**Work item:**
After going through the data below, state how many lines contain "with", and nothing else.

[Stored dataset items]
[src/rtl/reg_bank_mp.sv]
// Multi-read-port register bank: one clocked write port, NRD combinational read ports with write-first bypass.
// Reads are zero-latency. Writes commit at the next edge. A clr_req sweep clears one entry per cycle and drops writes while busy.
// Optional REG_BANK_ZERO_REG_EN: entry 0 reads as zero and ignores writes.
module reg_bank_mp #(
    parameter int DW    = 32,
    parameter int DEPTH = 32,
    parameter int AW    = 5,
    parameter int NRD   = 2
) (
    input  logic              clk,
    input  logic              rst_n,
    input  logic              we,
    input  logic [AW-1:0]     wa,
    input  logic [DW-1:0]     wd,
    input  logic [NRD*AW-1:0] ra,
    output logic [NRD*DW-1:0] rd,
    input  logic              clr_req,
    output logic              busy
);

    localparam logic [0:0]    ST_IDLE  = 1'b0;
    localparam logic [0:0]    ST_CLEAR = 1'b1;
    localparam logic [AW:0]   DEPTH_W  = (AW+1)'(DEPTH);
    localparam logic [AW-1:0] PTR_LAST = AW'(DEPTH - 1);

    logic [DW-1:0] mem_q [DEPTH];
    logic [DW-1:0] mem_d [DEPTH];
    logic [0:0]    state_q, state_d;
    logic [AW-1:0] ptr_q, ptr_d;
    logic          wr_ok;

    function automatic logic in_range(input logic [AW-1:0] a);
        return ({1'b0, a} < DEPTH_W);
    endfunction

    always_comb begin
        wr_ok = we && in_range(wa);
`ifdef REG_BANK_ZERO_REG_EN
        if (wa == '0) wr_ok = 1'b0;
`endif
    end

    always_comb begin
        mem_d   = mem_q;
        state_d = state_q;
        ptr_d   = ptr_q;
        case (state_q)
            ST_IDLE: begin
                if (wr_ok) mem_d[wa] = wd;
                if (clr_req) begin
                    state_d = ST_CLEAR;
                    ptr_d   = '0;
                end
            end
            default: begin
                // Writes and further clr_req are deliberately ignored until the sweep ends.
                mem_d[ptr_q] = '0;
                if (ptr_q == PTR_LAST) begin
                    state_d = ST_IDLE;
                    ptr_d   = '0;
                end else begin
                    ptr_d = ptr_q + AW'(1);
                end
            end
        endcase
    end

    always_ff @(posedge clk) begin
        if (!rst_n) begin
            for (int i = 0; i < DEPTH; i++) mem_q[i] <= '0;
            state_q <= ST_IDLE;
            ptr_q   <= '0;
        end else begin
            mem_q   <= mem_d;
            state_q <= state_d;
            ptr_q   <= ptr_d;
        end
    end

    assign busy = (state_q == ST_CLEAR);

    for (genvar g = 0; g < NRD; g++) begin : g_rd
        logic [AW-1:0] addr;
        logic [DW-1:0] val;

        assign addr = ra[g*AW +: AW];

        always_comb begin
            val = '0;
            if (in_range(addr)) begin
                val = mem_q[addr];
                if ((state_q == ST_IDLE) && we && (wa == addr)) val = wd;
            end
`ifdef REG_BANK_ZERO_REG_EN
            if (addr == '0) val = '0;
`endif
        end

        assign rd[g*DW +: DW] = val;
    end

endmodule

[config.mk]
export PLATFORM = sky130hd
export DESIGN_NAME = reg_bank_mp
export DESIGN_NICKNAME = d
export VERILOG_FILES = /design/src/rtl/reg_bank_mp.sv
export SDC_FILE = /design/constraint.sdc
export NUM_CORES = 2
export LEC_CHECK = 0
export ABC_CLOCK_PERIOD_IN_PS = 4200
export CORE_ASPECT_RATIO = 1.75
export CORE_UTILIZATION = 50
export CTS_BUF_LIST = sky130_fd_sc_hd__clkbuf_4 sky130_fd_sc_hd__clkbuf_8 sky130_fd_sc_hd__clkbuf_16
export DETAILED_ROUTE_END_ITERATION = 7
export PLACE_DENSITY = 0.71
export SYNTH_ARGS = -nofsm -noshare
export SYNTH_HDL_FRONTEND = slang
export SYNTH_SLANG_ARGS = --single-unit
[constraint.sdc]
create_clock -name clk -period 4.2 [get_ports clk]
set_input_delay 0.84 -clock clk [delete_from_list [all_inputs] [get_ports clk]]
set_output_delay 0.84 -clock clk [all_outputs]
set_load 0.005 [all_outputs]
==> qor.yml <==
violations: "setup timing"
p_total_mw: 21.79
grt_pass1_wl_um: 313500
whs_ns: 0.5398
clockBufferDepth: 3
drt_iter0_markers: 7168
antenna_found_initial: 5
power_density_nw_per_um2: 346.5
insertion_delay_ns: 0.72
routabilityCongestion: 1.009
crit_path_start_kind: "input pin"
wirelength_um: 216600
drv_slew: 0
leakage_nw: 20.45
cts_tree: "done"
final_cells: 6438
dpl.hpwl_um: 135100
ys_seq_area_share_pct: 37.73
period_needed_ns: 4.214
die-area_sq_um: 110700
post-route-period-util_pct: 100.3
via_per_inst: 7.231
irDropWorstVdd_mv: 0.3433
worstMarginPinSlew_ns: 1.325
timing.fmax_mhz: 237.3
clk_pin_slew_ns: 0.06
core_area_sq_um: 108500
async_reset_ff_share_pct: 0
die_x_um: 251.9
crit_type: "in2out"
numPortBuffers: 115
syn-num-nets: 4985
synth_cells: 4929
finalSetupViolations: 4
initial_core_util_pct: 50.37
syn_to_final_growth_pct: 15.03
synth_area_per_cell_sq_um: 11.09
remaining_drc_errors: 0
dr.pass1.iters: 6
syn_area_sq_um: 54650
cts-buffers-inserted: 93
ctsHtreeMaxLevel: 3
synth_top_area_share_pct: 37.73
finClkSkew_ns: 0.02170
rsz0062_at_grt: "true"
hold_path.class: "reg2reg"
synthTopCellsByArea: "dfxtp_1 (38%), mux4_2 (21%), a22oi_1 (15%)"
grt_max_degree: 161
ant_nets: 0
crit_fanout: 6
ys_types: 54
grt_pass1_vias: 45980
io_pins: 116
status: "finished with violations"
synth-seq-cells: 1030
overflow: 0
drive_above_1_share_pct: 24.83
std_cell_rows: 160
yosys.area.top_type: "dfxtp_1"
crit_required_ns: 3.36
place_inst: 6258
setup_ws_ns: -0.01442
endpoint_kind: "primary output"
synth-edff-count: 0
ys_warn_count: 0
track_usage_pct: 38.64
avgRoutedWirePerCell_um: 33.64
die_h_um: 439.4
ys.flop_type: "dfxtp_1"
clock-sinks: 1030
finalCoreUtilization_pct: 57.94
root_buffer: "clkbuf_16"
hold_viol: 0
max_cap_viol_count: 0
arrival_ns: 3.37
dr_total_vias: 46560
max_slew_margin_pct: 11.65
final_net_count: 4956
[path summary, 6_finish.rpt]
kind,start,endpoint,slack [ns],cells past startpoint
setup / recovery,ra[3],rd[0],-0.01,11
hold / removal,mem_q[560],mem_q[560],0.54,2
setup reg to reg,ptr_q[0],mem_q[507],1.35,7
hold reg to reg,mem_q[560],mem_q[560],0.54,2
[sequential cells by signal, summed over array words and instances, names as in the netlist]
name   flops
ptr_q      5
busy       1
mem_q   1024
[what timing repair did]
item,CTS,global route
hold buffers,0,0
pin swaps,0,5
setup endpoints to repair,35,37
cloned,0,0
resized for setup,33,37
buffers inserted,0,5
[critical path, stage by stage]
cell and delay (ns):
clkdlybuf4s50_1 0.45, buf_12 0.16, buf_4 0.16, nand3b_1 0.10
buf_4 0.20, o22ai_1 0.12, buf_4 0.15, a211o_1 0.25
o31ai_4 0.28, buf_4 0.15, clkdlybuf4s50_1 0.49
[layer usage]
layer / share of wire (%) / track usage [%] / up-vias
li1: - / - / 18780
met1: 33 / 44.53 / 22740
met2: 44 / 57.85 / 3805
met3: 13 / 12.02 / 1224
met4: 10 / 34.02 / 6
met5: 0.021 / 0 / -
[cell type report]
class / count / area [sq um]
fill: 8780 / 45640
multi-input combinational: 3238 / 31340
sequential: 1030 / 20620
timing repair buffer: 534 / 5758
clock buffer: 130 / 2793
tap: 1458 / 1824
clock inverter: 42 / 511.7
inverter: 3 / 11.26
antenna: 3 / 7.507
[Yosys cell counts, types with 62 or more instances]
| library cell | count |
|---|---|
| nand3_1 | 66 |
| clkbuf_1 | 384 |
| buf_6 | 73 |
| o31ai_1 | 63 |
| a211o_1 | 62 |
| mux2i_1 | 62 |
| dfxtp_1 | 1030 |
| buf_2 | 157 |
| mux4_2 | 506 |
| a211oi_1 | 62 |
| o22ai_1 | 125 |
| a22oi_1 | 1056 |
| nor2b_1 | 1090 |
[layout by cell type (no fill, tap or decap), types with 66 or more instances in the layout]
cell / n
a22oi_1: 1024
buf_12: 111
buf_4: 303
clkbuf_16: 98
clkdlybuf4s50_1: 102
dfxtp_1: 1030
mux4_2: 506
nand3_1: 66
nor2b_1: 1090
o22ai_1: 123
[power breakdown]
group	leakage (nW)	internal, mW	switching, mW
Clock	1.66	5.28	4.11
Sequential	8.30	9.82	0.0460
Combinational	10.5	1.08	1.44
Total	20.5	16.2	5.60
[cell families after synthesis]
| kind of cell | synth area share [%] |
|---|---|
| fa+ha+maj | 0.1145 |
| compound gates | 18.81 |
| mux | 22.36 |
| buf+inv | 6.257 |
| flops | 37.73 |
| xor+xnor | 0.1602 |
| simple gates | 14.57 |
[metrics by stage]
stage / TNS (ns) / worst slack [ns] / area, sq um
after floorplan: 0 / 1.069 / 54650
after global placement: -2.915 / -0.2959 / 59140
after detailed placement: -1.963 / -0.2609 / 59140
after CTS: 0 / 0.003254 / 62620
after global routing: -0.1179 / -0.04176 / 62860
final: -0.03204 / -0.01442 / 62870
Power figures use the tool's default switching activity.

**Output of the task:**
4